男たちは槍を構えつつ、じりじりと包囲を狭めてくる。間合いが近づき、男たちが投網を回し始めた。テレサは何とか包囲からの脱出を試みるが、前後どちらの男たちも、自分たちの有利を確信しているため無理攻めはせず、守りに徹している。絶体絶命の危機だ。
投網が投じられようとしたまさにその時、突然路地の上から男たちの真上に巨大な黒い影が落ちてきた。影は投網を持っていた男たちを薙ぎ倒すと、そのまま凄まじい咆哮を上げた。
「人狼!!なんでお前が!?」
小太刀の男が驚きの声が上げる。次の瞬間、男は人狼の爪によって引き裂かれていた。鮮血が路地に飛び散り、男たちは恐慌状態に陥った。人狼は小太刀の男が率いていた男たちを残らず屠ると、地面に落ちた黒い小太刀を口にくわえ、壁を蹴って建物の屋根へと消えていった。瞬く間の出来事だった。

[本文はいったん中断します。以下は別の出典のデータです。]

===== src/rtl/microtile_out_monitor_pkg.sv =====
// mon_pkg: shared constants and types for the microtile uo_out monitor.
//   DEPTH_DEF   - default event FIFO depth (entries, power of two, 2..16)
//   STAMP_W_DEF - default timestamp counter width
//   DATA_W      - width of the observed tile bus
//   PTR_W_DEF   - FIFO pointer width for the default depth
//   entry_t     - FIFO entry layout {data, stamp} at the default stamp width
package mon_pkg;

  localparam int DEPTH_DEF   = 4;
  localparam int STAMP_W_DEF = 8;
  localparam int DATA_W      = 8;
  localparam int PTR_W_DEF   = $clog2(DEPTH_DEF);

  typedef struct packed {
    logic [DATA_W-1:0]      data;
    logic [STAMP_W_DEF-1:0] stamp;
  } entry_t;

  // Pointer width for an arbitrary depth; a depth of 2 still needs one bit.
  function automatic int ptr_w(input int depth);
    return (depth <= 2) ? 1 : $clog2(depth);
  endfunction

endpackage


===== src/rtl/microtile_out_monitor_if.sv =====
// Read-side bus of the monitor event FIFO (first-word-fall-through).
//   rd_valid - head entry available          (master -> slave)
//   rd_ready - consumer accepts head entry   (slave  -> master)
//   rd_data  - captured uo value of the head (master -> slave)
//   rd_stamp - timestamp of the head         (master -> slave)
interface microtile_out_monitor_if
  import mon_pkg::*;
#(
  parameter int STAMP_W = STAMP_W_DEF
) ();

  logic               rd_valid;
  logic               rd_ready;
  logic [DATA_W-1:0]  rd_data;
  logic [STAMP_W-1:0] rd_stamp;

  modport master (output rd_valid, output rd_data, output rd_stamp, input rd_ready);
  modport slave  (input rd_valid, input rd_data, input rd_stamp, output rd_ready);

endinterface


===== src/rtl/microtile_out_monitor_fifo.sv =====
// mon_fifo: small first-word-fall-through FIFO.
//   clk, rst   - clock, asynchronous active-high reset
//   push_i     - write wdata_i (accepted when not full, or when popping)
//   pop_i      - drop head entry (ignored when empty)
//   wdata_i    - entry to write
//   rdata_o    - raw head storage (qualify with empty_o / count_o)
//   full_o, empty_o, count_o - occupancy status
module mon_fifo
  import mon_pkg::*;
#(
  parameter int DEPTH = DEPTH_DEF,
  parameter int W     = DATA_W + STAMP_W_DEF,
  localparam int PW   = ptr_w(DEPTH),
  localparam int CW   = $clog2(DEPTH) + 1
) (
  input  logic          clk,
  input  logic          rst,
  input  logic          push_i,
  input  logic          pop_i,
  input  logic [W-1:0]  wdata_i,
  output logic [W-1:0]  rdata_o,
  output logic          full_o,
  output logic          empty_o,
  output logic [CW-1:0] count_o
);

  logic [W-1:0]  mem_q [DEPTH];
  logic [PW-1:0] wr_ptr_q, wr_ptr_d;
  logic [PW-1:0] rd_ptr_q, rd_ptr_d;
  logic [CW-1:0] count_q, count_d;
  logic          push_ok, pop_ok;

  assign full_o  = (count_q == CW'(DEPTH));
  assign empty_o = (count_q == '0);
  assign count_o = count_q;
  assign rdata_o = mem_q[rd_ptr_q];

  // A push into a full FIFO is still taken when the head leaves this cycle.
  assign pop_ok  = pop_i & ~empty_o;
  assign push_ok = push_i & (~full_o | pop_ok);

  // DEPTH is a power of two, so pointers wrap by natural overflow.
  always_comb begin
    wr_ptr_d = wr_ptr_q;
    rd_ptr_d = rd_ptr_q;
    count_d  = count_q;
    if (push_ok) wr_ptr_d = wr_ptr_q + PW'(1);
    if (pop_ok)  rd_ptr_d = rd_ptr_q + PW'(1);
    case ({push_ok, pop_ok})
      2'b10:   count_d = count_q + CW'(1);
      2'b01:   count_d = count_q - CW'(1);
      default: count_d = count_q;
    endcase
  end

  always_ff @(posedge clk or posedge rst) begin
    if (rst) begin
      wr_ptr_q <= '0;
      rd_ptr_q <= '0;
      count_q  <= '0;
    end else begin
      wr_ptr_q <= wr_ptr_d;
      rd_ptr_q <= rd_ptr_d;
      count_q  <= count_d;
    end
  end

  // Storage needs no reset: contents are only visible while count is nonzero.
  always_ff @(posedge clk) begin
    if (push_ok) mem_q[wr_ptr_q] <= wdata_i;
  end

endmodule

テレサは人狼の胸から『隷属の刻印』が消えているのに気が付いていた。人狼は姿を消す間際、彼女の方に軽く頭を下げたような気がする。もしかしたらテレサの神力を込めた一撃が、人狼の刻印を破壊したのだろうか。それとも単純に彼女の一撃で死にかけたせいで隷属が解除されたのか。真相は分からないが、奇妙な恩返しをしてくれたあの人狼の少年と、この奇跡をもたらしてくださった神へ、彼女は感謝の祈りを捧げた。

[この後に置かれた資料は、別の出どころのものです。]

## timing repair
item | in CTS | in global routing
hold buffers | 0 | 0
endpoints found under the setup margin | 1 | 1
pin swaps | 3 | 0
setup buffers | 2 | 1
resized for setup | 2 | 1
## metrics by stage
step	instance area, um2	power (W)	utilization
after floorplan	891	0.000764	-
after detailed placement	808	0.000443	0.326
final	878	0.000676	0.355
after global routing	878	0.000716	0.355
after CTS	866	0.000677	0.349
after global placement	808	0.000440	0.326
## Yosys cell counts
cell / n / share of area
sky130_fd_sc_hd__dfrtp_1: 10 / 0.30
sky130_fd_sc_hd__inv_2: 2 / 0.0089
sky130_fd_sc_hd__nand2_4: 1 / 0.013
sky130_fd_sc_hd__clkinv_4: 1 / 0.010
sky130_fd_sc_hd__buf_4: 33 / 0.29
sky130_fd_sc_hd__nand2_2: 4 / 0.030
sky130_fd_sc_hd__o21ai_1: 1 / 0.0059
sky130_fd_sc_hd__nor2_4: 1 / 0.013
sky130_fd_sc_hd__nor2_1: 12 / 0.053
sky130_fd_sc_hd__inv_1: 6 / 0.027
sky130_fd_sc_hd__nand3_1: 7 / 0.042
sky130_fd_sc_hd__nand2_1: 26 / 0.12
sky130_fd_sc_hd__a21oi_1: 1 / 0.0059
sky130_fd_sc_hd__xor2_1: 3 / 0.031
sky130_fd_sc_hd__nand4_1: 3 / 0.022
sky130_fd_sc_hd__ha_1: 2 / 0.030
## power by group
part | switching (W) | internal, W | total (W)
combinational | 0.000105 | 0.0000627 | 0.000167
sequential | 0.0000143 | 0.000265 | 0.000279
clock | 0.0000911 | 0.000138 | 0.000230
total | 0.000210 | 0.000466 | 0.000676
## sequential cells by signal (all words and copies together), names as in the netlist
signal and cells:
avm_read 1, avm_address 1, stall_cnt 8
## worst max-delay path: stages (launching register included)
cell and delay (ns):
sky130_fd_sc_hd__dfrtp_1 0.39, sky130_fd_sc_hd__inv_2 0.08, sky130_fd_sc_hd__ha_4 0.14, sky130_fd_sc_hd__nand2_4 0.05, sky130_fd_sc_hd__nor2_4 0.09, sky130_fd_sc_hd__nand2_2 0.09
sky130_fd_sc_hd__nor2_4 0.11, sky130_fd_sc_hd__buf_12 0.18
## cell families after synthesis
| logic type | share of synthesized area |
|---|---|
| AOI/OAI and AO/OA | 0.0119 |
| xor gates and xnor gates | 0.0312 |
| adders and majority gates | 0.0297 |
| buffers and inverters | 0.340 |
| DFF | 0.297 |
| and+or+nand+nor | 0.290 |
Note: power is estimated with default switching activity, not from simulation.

テレサは人狼の出現によって浮足立った男たちの隙をついて、撤退を開始した。ただどちらに逃げてよいのか全く分からない。慌てて追撃を開始する男たちを尻目に、とりあえず人気のないほうを目指して、テレサは全力で路地を駆け抜けた。
テレサが撤退を開始した頃、リアは必死に狙撃者の攻撃を凌いでいた。胸の奥からひゅうひゅうと風の音が聞こえ、熱い塊がせりあがってくる。ぐらりと視界が歪んだ。ずり落ちそうになる体を何とか支え、屋根の板材に掴まったまま、彼女は激しく吐血した。これは毒だ、と思った時にはすでに立ち上がれなくなっていた。

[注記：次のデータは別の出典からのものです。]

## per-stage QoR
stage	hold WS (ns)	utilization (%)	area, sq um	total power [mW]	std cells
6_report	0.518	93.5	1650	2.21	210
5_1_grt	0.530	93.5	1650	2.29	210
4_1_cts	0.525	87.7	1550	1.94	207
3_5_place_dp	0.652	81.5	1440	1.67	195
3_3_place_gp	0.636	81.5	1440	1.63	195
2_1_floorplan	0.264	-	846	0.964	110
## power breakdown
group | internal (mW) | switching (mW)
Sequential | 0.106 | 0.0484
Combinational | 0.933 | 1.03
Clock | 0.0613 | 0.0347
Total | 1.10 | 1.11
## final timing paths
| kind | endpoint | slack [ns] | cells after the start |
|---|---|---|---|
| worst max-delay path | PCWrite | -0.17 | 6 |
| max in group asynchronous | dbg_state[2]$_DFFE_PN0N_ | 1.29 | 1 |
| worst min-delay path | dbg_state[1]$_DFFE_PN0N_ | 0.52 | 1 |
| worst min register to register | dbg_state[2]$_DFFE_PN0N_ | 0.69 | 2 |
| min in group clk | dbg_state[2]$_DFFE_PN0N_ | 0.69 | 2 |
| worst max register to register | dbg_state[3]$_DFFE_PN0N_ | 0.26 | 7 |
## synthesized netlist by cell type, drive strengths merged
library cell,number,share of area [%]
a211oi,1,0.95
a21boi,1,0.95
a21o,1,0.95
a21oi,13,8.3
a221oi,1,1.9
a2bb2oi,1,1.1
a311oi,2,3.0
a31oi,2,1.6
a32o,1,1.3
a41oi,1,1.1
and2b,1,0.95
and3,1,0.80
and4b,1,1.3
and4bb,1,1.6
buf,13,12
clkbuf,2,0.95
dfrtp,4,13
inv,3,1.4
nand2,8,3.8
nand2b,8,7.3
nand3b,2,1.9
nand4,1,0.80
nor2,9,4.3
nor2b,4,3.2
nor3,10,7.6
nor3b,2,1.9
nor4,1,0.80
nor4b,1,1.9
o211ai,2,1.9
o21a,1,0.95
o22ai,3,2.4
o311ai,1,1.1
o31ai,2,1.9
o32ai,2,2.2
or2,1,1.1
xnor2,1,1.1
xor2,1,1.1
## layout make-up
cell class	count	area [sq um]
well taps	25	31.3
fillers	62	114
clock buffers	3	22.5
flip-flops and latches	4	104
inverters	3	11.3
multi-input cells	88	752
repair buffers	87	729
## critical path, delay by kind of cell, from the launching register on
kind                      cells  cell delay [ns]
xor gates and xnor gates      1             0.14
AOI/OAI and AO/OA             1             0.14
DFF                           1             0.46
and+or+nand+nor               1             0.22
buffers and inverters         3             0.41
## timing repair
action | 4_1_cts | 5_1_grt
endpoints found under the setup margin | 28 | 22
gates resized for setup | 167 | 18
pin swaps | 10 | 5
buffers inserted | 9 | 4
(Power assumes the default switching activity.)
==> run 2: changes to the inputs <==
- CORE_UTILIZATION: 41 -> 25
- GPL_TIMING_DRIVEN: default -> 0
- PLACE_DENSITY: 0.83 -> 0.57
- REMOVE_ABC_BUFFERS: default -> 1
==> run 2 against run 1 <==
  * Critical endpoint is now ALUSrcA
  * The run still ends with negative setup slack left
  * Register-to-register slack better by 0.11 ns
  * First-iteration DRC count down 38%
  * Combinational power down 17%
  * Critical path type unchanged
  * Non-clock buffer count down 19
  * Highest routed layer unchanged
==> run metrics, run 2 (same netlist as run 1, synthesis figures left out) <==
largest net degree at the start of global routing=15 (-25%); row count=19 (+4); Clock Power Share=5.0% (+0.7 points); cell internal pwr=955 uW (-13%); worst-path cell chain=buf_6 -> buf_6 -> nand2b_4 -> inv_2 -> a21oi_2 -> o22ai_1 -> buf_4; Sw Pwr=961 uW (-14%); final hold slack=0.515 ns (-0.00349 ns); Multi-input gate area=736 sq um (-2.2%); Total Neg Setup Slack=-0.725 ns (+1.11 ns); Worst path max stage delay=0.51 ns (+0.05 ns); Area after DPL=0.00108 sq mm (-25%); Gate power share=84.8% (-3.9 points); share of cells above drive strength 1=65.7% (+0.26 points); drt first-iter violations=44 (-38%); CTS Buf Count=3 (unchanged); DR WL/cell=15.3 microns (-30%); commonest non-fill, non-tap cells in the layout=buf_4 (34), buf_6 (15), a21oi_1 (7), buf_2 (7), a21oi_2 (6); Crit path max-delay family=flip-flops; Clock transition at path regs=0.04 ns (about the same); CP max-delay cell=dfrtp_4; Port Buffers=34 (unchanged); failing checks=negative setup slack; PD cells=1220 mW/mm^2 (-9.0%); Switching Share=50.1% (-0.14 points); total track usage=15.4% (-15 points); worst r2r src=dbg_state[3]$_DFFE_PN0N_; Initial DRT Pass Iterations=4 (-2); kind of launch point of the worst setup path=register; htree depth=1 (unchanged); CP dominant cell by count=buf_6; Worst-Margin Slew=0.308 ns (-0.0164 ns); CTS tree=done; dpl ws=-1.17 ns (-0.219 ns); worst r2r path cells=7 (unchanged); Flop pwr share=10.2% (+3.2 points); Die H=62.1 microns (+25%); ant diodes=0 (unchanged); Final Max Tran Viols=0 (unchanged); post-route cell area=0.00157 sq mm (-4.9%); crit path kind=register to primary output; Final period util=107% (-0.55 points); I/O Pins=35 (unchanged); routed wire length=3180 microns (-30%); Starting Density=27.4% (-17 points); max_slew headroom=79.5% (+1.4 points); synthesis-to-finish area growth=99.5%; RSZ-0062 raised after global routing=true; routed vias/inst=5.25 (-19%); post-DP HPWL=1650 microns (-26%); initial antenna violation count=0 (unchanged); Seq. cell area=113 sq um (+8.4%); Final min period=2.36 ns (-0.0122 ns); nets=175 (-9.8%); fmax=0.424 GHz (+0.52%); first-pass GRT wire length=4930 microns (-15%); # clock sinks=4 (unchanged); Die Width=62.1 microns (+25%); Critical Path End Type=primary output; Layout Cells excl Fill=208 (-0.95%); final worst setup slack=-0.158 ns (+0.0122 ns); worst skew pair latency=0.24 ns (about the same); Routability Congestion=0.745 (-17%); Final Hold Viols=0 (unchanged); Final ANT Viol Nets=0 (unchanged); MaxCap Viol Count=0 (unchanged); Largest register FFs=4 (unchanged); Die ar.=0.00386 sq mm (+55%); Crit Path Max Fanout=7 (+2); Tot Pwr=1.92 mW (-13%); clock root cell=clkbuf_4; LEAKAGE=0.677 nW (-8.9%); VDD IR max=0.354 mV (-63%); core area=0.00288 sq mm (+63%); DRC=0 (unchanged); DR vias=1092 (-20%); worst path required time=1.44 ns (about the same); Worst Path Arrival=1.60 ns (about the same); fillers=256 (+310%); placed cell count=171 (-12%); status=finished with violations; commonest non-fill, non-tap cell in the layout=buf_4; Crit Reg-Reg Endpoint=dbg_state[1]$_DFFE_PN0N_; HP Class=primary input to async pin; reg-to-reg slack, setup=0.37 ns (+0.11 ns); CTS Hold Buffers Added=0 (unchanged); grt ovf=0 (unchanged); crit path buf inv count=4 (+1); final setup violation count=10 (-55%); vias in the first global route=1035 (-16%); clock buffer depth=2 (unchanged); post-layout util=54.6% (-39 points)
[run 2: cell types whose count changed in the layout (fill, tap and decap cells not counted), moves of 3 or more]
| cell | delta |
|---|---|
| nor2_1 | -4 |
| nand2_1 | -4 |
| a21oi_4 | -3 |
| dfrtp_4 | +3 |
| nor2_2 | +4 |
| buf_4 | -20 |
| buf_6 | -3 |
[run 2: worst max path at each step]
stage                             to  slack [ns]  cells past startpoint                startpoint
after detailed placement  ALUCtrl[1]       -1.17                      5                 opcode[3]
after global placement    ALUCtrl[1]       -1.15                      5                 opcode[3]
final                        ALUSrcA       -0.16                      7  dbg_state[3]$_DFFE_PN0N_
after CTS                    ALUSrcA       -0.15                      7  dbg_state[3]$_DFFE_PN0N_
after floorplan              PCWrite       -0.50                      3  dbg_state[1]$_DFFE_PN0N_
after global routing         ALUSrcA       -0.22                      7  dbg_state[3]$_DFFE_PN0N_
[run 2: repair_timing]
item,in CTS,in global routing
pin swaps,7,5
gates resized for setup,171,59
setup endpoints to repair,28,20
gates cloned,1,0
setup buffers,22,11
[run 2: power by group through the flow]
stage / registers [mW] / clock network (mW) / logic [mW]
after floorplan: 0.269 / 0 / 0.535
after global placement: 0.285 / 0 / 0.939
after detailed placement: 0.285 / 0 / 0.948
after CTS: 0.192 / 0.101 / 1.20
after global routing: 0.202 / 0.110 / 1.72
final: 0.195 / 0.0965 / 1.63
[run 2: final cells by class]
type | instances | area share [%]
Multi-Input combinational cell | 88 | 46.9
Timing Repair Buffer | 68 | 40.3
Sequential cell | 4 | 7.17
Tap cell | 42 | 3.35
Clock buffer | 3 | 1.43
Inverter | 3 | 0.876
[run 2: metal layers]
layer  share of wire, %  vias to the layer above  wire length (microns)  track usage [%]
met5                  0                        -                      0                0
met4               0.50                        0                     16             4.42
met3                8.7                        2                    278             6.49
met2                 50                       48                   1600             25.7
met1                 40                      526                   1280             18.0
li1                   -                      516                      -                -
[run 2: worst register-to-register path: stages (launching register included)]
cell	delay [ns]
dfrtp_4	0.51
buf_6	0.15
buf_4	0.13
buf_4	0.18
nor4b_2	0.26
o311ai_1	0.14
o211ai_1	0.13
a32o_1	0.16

接近してきた何者かが蹲る彼女のわき腹を蹴り上げ、彼女はミカエラと共に屋根の上を転がされた。彼女の手から短刀が零れ落ち、屋根から下へ滑り落ちていく。彼女は横倒しになった体を上から踏みつけられた。
彼女に覆いかぶさるように立っていたのは、不気味な黒衣の人物だった。フードを目深に被り、髑髏の仮面で顔を隠しているので、性別すら定かでない。
髑髏の仮面は無言のまま、真っ黒に塗られた小型の巻き上げ式ボウガンを、彼女の眉間に突き付けた。月の光を受けても、短矢は一切光を反射しない。彼女は霞む目を見開いて、じっと鋭い矢の先端を見つめた。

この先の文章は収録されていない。